Submit manuscript...
eISSN: 2469-2778

Hematology & Transfusion International Journal

Correspondence:

Received: January 01, 1970 | Published: ,

Citation: DOI:

Download PDF

Abstract

Background: MicroRNAs are recently identified class of small single stranded RNA molecules of 21-23 nucleotides that regulate gene expression at the posttranscriptional level. Chronic lymphocytic leukemia (CLL) is characterized by a typical defect in apoptosis resulting in accumulation of mature resting B cells within the peripheral blood, bone marrow and lymphoid organs. One of the relevant microRNAs to CLL is microRNA-196a2, as its potential targets of action include genes involved in apoptosis regulation. The single nucleotide polymorphism (SNP) in microRNA-196a2 rs11614913 C/T has been implicated as possible biomarker associated with multiple kinds of cancers. While multiple recent studies showed that genetic polymorphisms play an influential role in CLL susceptibility, the role of microRNA-196a2 SNP rs11614913in CLL remains elusive.

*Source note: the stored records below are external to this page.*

==> /design/flow/design.v <==
`timescale 1ns/1ns
module counter #(
    parameter WIDTH    = 4,
    parameter DATA_MAX = 15
)(
    input                  clk,
    input                  rst,
    input                  pulse_i,
    output reg             cout_o,
    output reg [WIDTH-1:0] count_o
);
    localparam SIM_DELAY = 1;
    always @(posedge clk or posedge rst) begin
        if(rst) begin
            cout_o          <= #SIM_DELAY 0;
            count_o         <= #SIM_DELAY 0;
        end else if (pulse_i) begin
            if(count_o < DATA_MAX) begin
                cout_o      <= #SIM_DELAY 1'b0;
                count_o     <= #SIM_DELAY count_o + 1;
            end else begin
                cout_o      <= #SIM_DELAY 1'b1;
                count_o     <= #SIM_DELAY 0;
            end
        end
    end
endmodule 
`timescale 1ns/1ns
module freq_div #(
    parameter DIV_RATE_2N = 10
)(
    input      clk_in_i,
    input      rst_i,
    output reg clk_out_o
);
    localparam SIM_DELAY = 1;
    localparam CNT_WIDTH = $clog2(DIV_RATE_2N);
    reg [CNT_WIDTH-1:0] counter;
    always @(posedge clk_in_i or posedge rst_i) begin
        if(rst_i) begin
            counter         <= #SIM_DELAY 0;
            clk_out_o       <= #SIM_DELAY 0;
        end else begin
            if(counter < DIV_RATE_2N/2-1) begin
                counter     <= #SIM_DELAY counter + 1;
            end else begin
                counter     <= #SIM_DELAY 0;
                clk_out_o   <= #SIM_DELAY ~clk_out_o;
            end
        end
    end
endmodule 
`timescale 1ns/1ns
module key_db #(
    parameter RST_VALUE   = 1'b0,
    parameter CLK_FREQ_Hz = 27000000
)(
    input       clk,
    input       rst,
    input       key_i,
    output      key_db_o
);
wire clk_100Hz;
    freq_div #(
        .DIV_RATE_2N (CLK_FREQ_Hz/100)
    ) freq_div_i (
        .clk_in_i    (clk),
        .rst_i       (rst),
        .clk_out_o   (clk_100Hz)
    );
    wire [2:0] samples;    
    shift_reg #(
        .WIDTH       (3),
        .INIT_VALUE  ({3{RST_VALUE[0]}})
    ) shift_reg_i (
        .clk         (clk_100Hz),
        .rst         (rst),
        .load_i      (1'b0),
        .load_data_i (3'h0),
        .reg_in_i    (key_i),
        .reg_out_o   (samples[2:0])
    );
    assign key_db_o = RST_VALUE ? |samples[2:0] : &samples[2:0];
endmodule 
`timescale 1ns/1ns
module pwm_ctrl(
    input         clk,
    input         rst,
    input         enable_i,
    input  [15:0] thres_i,
    output        pwm_o
);
    wire [15:0] count;
    counter #(
        .WIDTH       (16),
        .DATA_MAX    (16'hffff)
    ) counter_i (
        .clk         (clk),
        .rst         (rst),
        .pulse_i     (1'b1),
        .cout_o      (),
        .count_o     (count[15:0])
    );
    assign pwm_o = (count[15:0] < thres_i[15:0]) ? 1'b1 : 1'b0;
endmodule 
`timescale 1ns/1ns
module pwm_demo(
    input  clk,
    input  rst_n,
    input  key_i,
    output led_o
);
    wire rst = ~rst_n;
    wire key_db;
    key_db key_db_i(
        .clk         (clk),
        .rst         (rst),
        .key_i       (key_i),
        .key_db_o    (key_db)
    );
    wire [3:0] thres;
    counter #(
        .WIDTH       (4),
        .DATA_MAX    (15)
    ) counter_i (
        .clk         (key_db),
        .rst         (rst),
        .pulse_i     (1'b1),
        .cout_o      (),
        .count_o     (thres[3:0])
    );
    pwm_ctrl pwm_ctrl_i(
        .clk        (clk),
        .rst        (rst),
        .enable_i   (1'b1),
        .thres_i    ({thres[3:0], 12'hfff}),
        .pwm_o      (led_o)
    );
endmodule 
`timescale 1ns/1ns
module shift_reg #(
    parameter DIRECTION  = "LEFT",
    parameter WIDTH      = 9,
    parameter INIT_VALUE = 9'h1
)(
    input                  clk,
    input                  rst,
    input                  load_i,
    input      [WIDTH-1:0] load_data_i,
    input                  reg_in_i,
    output reg [WIDTH-1:0] reg_out_o
);
    localparam SIM_DELAY = 1;
    always @(posedge clk or posedge rst or posedge load_i) begin
        if(rst) begin
            reg_out_o <= #SIM_DELAY INIT_VALUE;
        end else if(load_i) begin
            reg_out_o <= #SIM_DELAY load_data_i;
        end else begin
            reg_out_o <= #SIM_DELAY DIRECTION == "LEFT" ? {reg_out_o[WIDTH-2:0], reg_in_i} : {reg_in_i, reg_out_o[WIDTH-1:1]};
        end
    end
endmodule 
==> /design/flow/run.sh <==
#!/bin/bash
# OpenROAD 26Q1-2900-gdf79404cd8, Yosys 0.63+post, stock flow scripts
make -C /OpenROAD-flow-scripts/flow DESIGN_CONFIG=/design/flow/config.mk WORK_HOME=/design/flow/orfs finish
==> /design/flow/config.mk <==
export PLATFORM = sky130hd
export DESIGN_NAME = pwm_demo
export DESIGN_NICKNAME = pwm_demo
export VERILOG_FILES = /design/flow/design.v
export SDC_FILE = /design/flow/constraint.sdc
export NUM_CORES = 4
export LEC_CHECK = 1
export CORE_UTILIZATION = 40
==> /design/flow/constraint.sdc <==
current_design pwm_demo

set clk_period 3.6
set clk_io_pct 0.2

create_clock -name clk0 -period $clk_period [get_ports {clk}]

set non_clock_inputs [all_inputs -no_clocks]
set_input_delay [expr $clk_period * $clk_io_pct] -clock clk0 $non_clock_inputs
set_output_delay [expr $clk_period * $clk_io_pct] -clock clk0 [all_outputs]
==> job_summary.md <==
## PnR job results

| Metric | Value |
|---|---|
| Reg clk slew, reported paths | 0.08 ns |
| Vias | between 1000 and 1500 |
| Post-cts repair resize count | 0 |
| Number of antenna violations at the first check in global routing | 0 |
| Leak | between 0.9 and 1 nW |
| Critical Path RT | roughly 2.9 ns |
| Residual DRC | 0 |
| Post-Syn Area | ~0.0021 mm^2 |
| Final HPWL DP | ~2300 um |
| Synth Warn # | 5 |
| CTS buffer count | 5 |
| Top cell excl fill/tap | dfrtp_1 |
| Worst vdd ir | 0.0002945 V |
| Maximum clock frequency | 0.3696 GHz |
| MaxCap Viol Count | 0 |
| Max-area cell share | around half |
| Core area | between 0.004 and 0.005 mm^2 |
| Vias in the first global route | ~1300 |
| Period minus WS final | around 2.7 ns |
| Most frequent cells in the layout | 43 x dfrtp_1, 16 x nor2_1, 14 x nand3_1, 14 x xnor2_1, 13 x xor2_1 |
| Die ar. | 0.005485 mm^2 |
| Yosys cell count | approximately 190 |
| Htree depth | 2 |
| Clock root cell | clkbuf_8 |
| Gr ovfl total | 0 |
| Die Span Y | 74.06 um |
| Final non-filler cell total | around 270 |
| OpenROAD warning count | 25 |
| Placed Cells | 262 |
| Cells taking the most area after synthesis | dfrtp_1 52%, xnor2_1 5.9%, xor2_1 5.5%, ha_1 4.2%, nand3_1 3.4% |
| Post-synth seq share | 51.81% |
| Endpoints left unconstrained | 7 |
| Crit path kind | flip-flop to output port |
| Status | finished, final reports clean |
| Yosys Chip Area | about 0.0021 mm^2 |
| Diodes inserted | 0 |
| Post-layout period usage | about three quarters |
| Worst Setup End Kind | output port |
| Hold_buf cts | 0 |
| Final-report setup violation count | 0 |
| CP startpoint kind | flip-flop |
| Largest net degree at the start of global routing | 35 |
| Register pins left without a clock | 7 |
| Crit-path max FO | 4 |
| Layout cells sized above 1 | 12.81% |
| Max Slew Vio Count | 0 |
| Post-Syn Area per Cell | approximately 11 um^2 |
| Via density | between 5 and 6 |
| Initial DRC Count | 62 |
| Unrepaired setup endpoints after global routing | false |
| Tot Pwr | between 0.8 and 0.9 mW |
| Place WS | around 1.2 ns |
| Normalized max-slew margin | a little over three fifths |
| Netlist cell types | 37 |
| Die width | 74.06 um |
| I/O Pins | 4 |
| Global-route wire length before repair | slightly below 6000 um |
| Fp_density | 42.84% |
| CP arrival | approximately 2.0 ns |
| DR WL/cell | roughly 12 um |
| Hold Vio Cnt, Final | 0 |
| Setup WS post-layout | between 0.8 and 0.9 ns |
| Leading area contributor after synthesis | dfrtp_1 |
| Area grow syn2layout | 10.78% |
| Worst reg-to-reg setup slack | roughly 1.7 ns |
| Gate Count Post-Synth | roughly 190 |
| CTS tree | built |
| # rows | 25 |
| Total GRT Usage | around 14% |
| Post-CTS setup buffers | 0 |
| Port Buf Inserts | 3 |
| Layout Skew | ~0.0085 ns |
| TNS Setup | 0 ns |
| Pwr per Cell Area | ~380 mW/mm^2 |
| Clk latency of the worst-skew pair | ~0.29 ns |
| Final ANT Viol Nets | 0 |
| CTS Buffer Depth | 2 |
| Hold WC Path Type | primary input to async pin |
| Flops after synth | approximately 43 |
| Total wire length | approximately 3300 um |
| Drt first pass iters | 4 |
| Routability congestion estimate | 0.8034 |
| Actual slew at the worst max-slew pin | roughly 0.56 ns |
-- sequential cells by signal, indices dropped and copies added, names as in the netlist --
| signal | flops |
|---|---|
| key_db_i.freq_div_i.counter | 19 |
| key_db_i.freq_div_i.clk_out_o | 1 |
| counter_i.count_o | 4 |
| pwm_ctrl_i.counter_i.count_o | 16 |
| key_db_i.shift_reg_i.reg_out_o | 3 |
-- metal layers --
layer  up-vias  global-route usage [%]  part of all wire (%)
met5         -                       0                     0
met4         0                   2.778                   1.7
met3         7                   2.885                   2.5
met2        14                   21.52                    46
met1       672                   21.44                    50
li1        698                       -                     -
-- power breakdown --
part | internal [mW] | switching [mW] | total [mW]
Sequential | 0.446 | 0.0265 | 0.473
Combinational | 0.0259 | 0.0358 | 0.0617
Clock | 0.205 | 0.144 | 0.348
Total | 0.677 | 0.206 | 0.883
-- cells in the mapped netlist --
cell,n
a2111oi_0,1
a211oi_1,1
a21o_1,1
a21oi_1,6
a31o_2,1
a31oi_1,2
and3_1,5
and4_1,5
buf_6,1
conb_1,1
dfrtp_1,43
ha_1,7
inv_1,8
nand2_1,12
nand3_1,14
nand4_1,5
nor2_1,16
nor2_2,9
nor2_4,1
nor2b_1,1
nor3_1,5
nor3_2,1
nor3b_1,1
nor4_1,3
nor4b_1,1
o21a_1,1
o21ai_0,2
o2bb2ai_1,1
o31ai_1,2
o31ai_4,1
o32ai_4,1
o41ai_1,1
or3_1,1
or4_1,2
or4_4,1
xnor2_1,14
xor2_1,13
-- worst max-delay path, cell delays in order (launching register included) --
cell	delay (ns)
dfrtp_1	0.41
ha_1	0.30
a21o_1	0.16
a21oi_1	0.14
o31ai_1	0.09
a21oi_1	0.14
clkdlybuf4s50_1	0.47
-- logic make-up after synthesis --
| family | share of synthesized area (%) |
|---|---|
| AND-OR/OR-AND | 8.374 |
| adder cells (fa/ha/maj) | 4.217 |
| AND/OR/NAND/NOR | 22.05 |
| buffers and inverters | 1.988 |
| other | 0.1805 |
| flip-flops | 51.81 |
| XOR/XNOR | 11.39 |
-- worst paths after layout --
path,depth (start not counted),startpoint,to
max,6,pwm_ctrl_i.counter_i.count_o[13]$_DFF_PN0_,led_o
min,1,rst_n,pwm_ctrl_i.counter_i.count_o[14]$_DFF_PN0_
max reg2reg,5,key_db_i.freq_div_i.counter[2]$_DFF_PN0_,key_db_i.freq_div_i.counter[2]$_DFF_PN0_
min reg2reg,1,key_db_i.freq_div_i.counter[0]$_DFF_PN0_,key_db_i.freq_div_i.counter[0]$_DFF_PN0_
max in group asynchronous,2,rst_n,pwm_ctrl_i.counter_i.count_o[8]$_DFF_PN0_
min in group clk0,1,key_db_i.freq_div_i.counter[0]$_DFF_PN0_,key_db_i.freq_div_i.counter[0]$_DFF_PN0_
-- through the flow --
stage                     hold WS (ns)  area, um^2  util [%]
after floorplan                 0.4244        2077         -
after global placement          0.4537        2190     45.16
after detailed placement        0.4669        2190     45.16
after CTS                       0.2752        2301     47.46
after global routing            0.2711        2301     47.46
final                           0.2771        2301     47.46
-- final cells by class --
type / count / area, um^2
repair buffers: 5 / 40.04
clock inverters: 3 / 42.54
multi-input cells: 139 / 959.7
fillers: 426 / 2547
clock buffers: 5 / 68.82
well taps: 67 / 83.83
inverters: 8 / 30.03
flip-flops and latches: 43 / 1076
No activity file was given, so power comes from the tool's default toggle rates.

Patients and methods: The present study was conducted on 40 newly diagnosed Egyptian CLL patients and 40 control subjects. Genotyping of microRNA-196a2 SNP rs11614913 was performed by real-time PCR.

Results: The CC genotype was found in 55% of CLL patients versus 12.5% of the controls.On the other handthe TT and TC genotypes were significantly predominant in the control group compared to CLL patients with frequencies of 25% and 62.5% versus 10% and 35% respectively (p<0.001). The C allele carriers were found to have 3.38 fold increased risk for development of CLL (OR=3.38, CI=1.75–6.56) while the T allele seems to be protective against CLL (OR=0.29, CI=0.15–0.57).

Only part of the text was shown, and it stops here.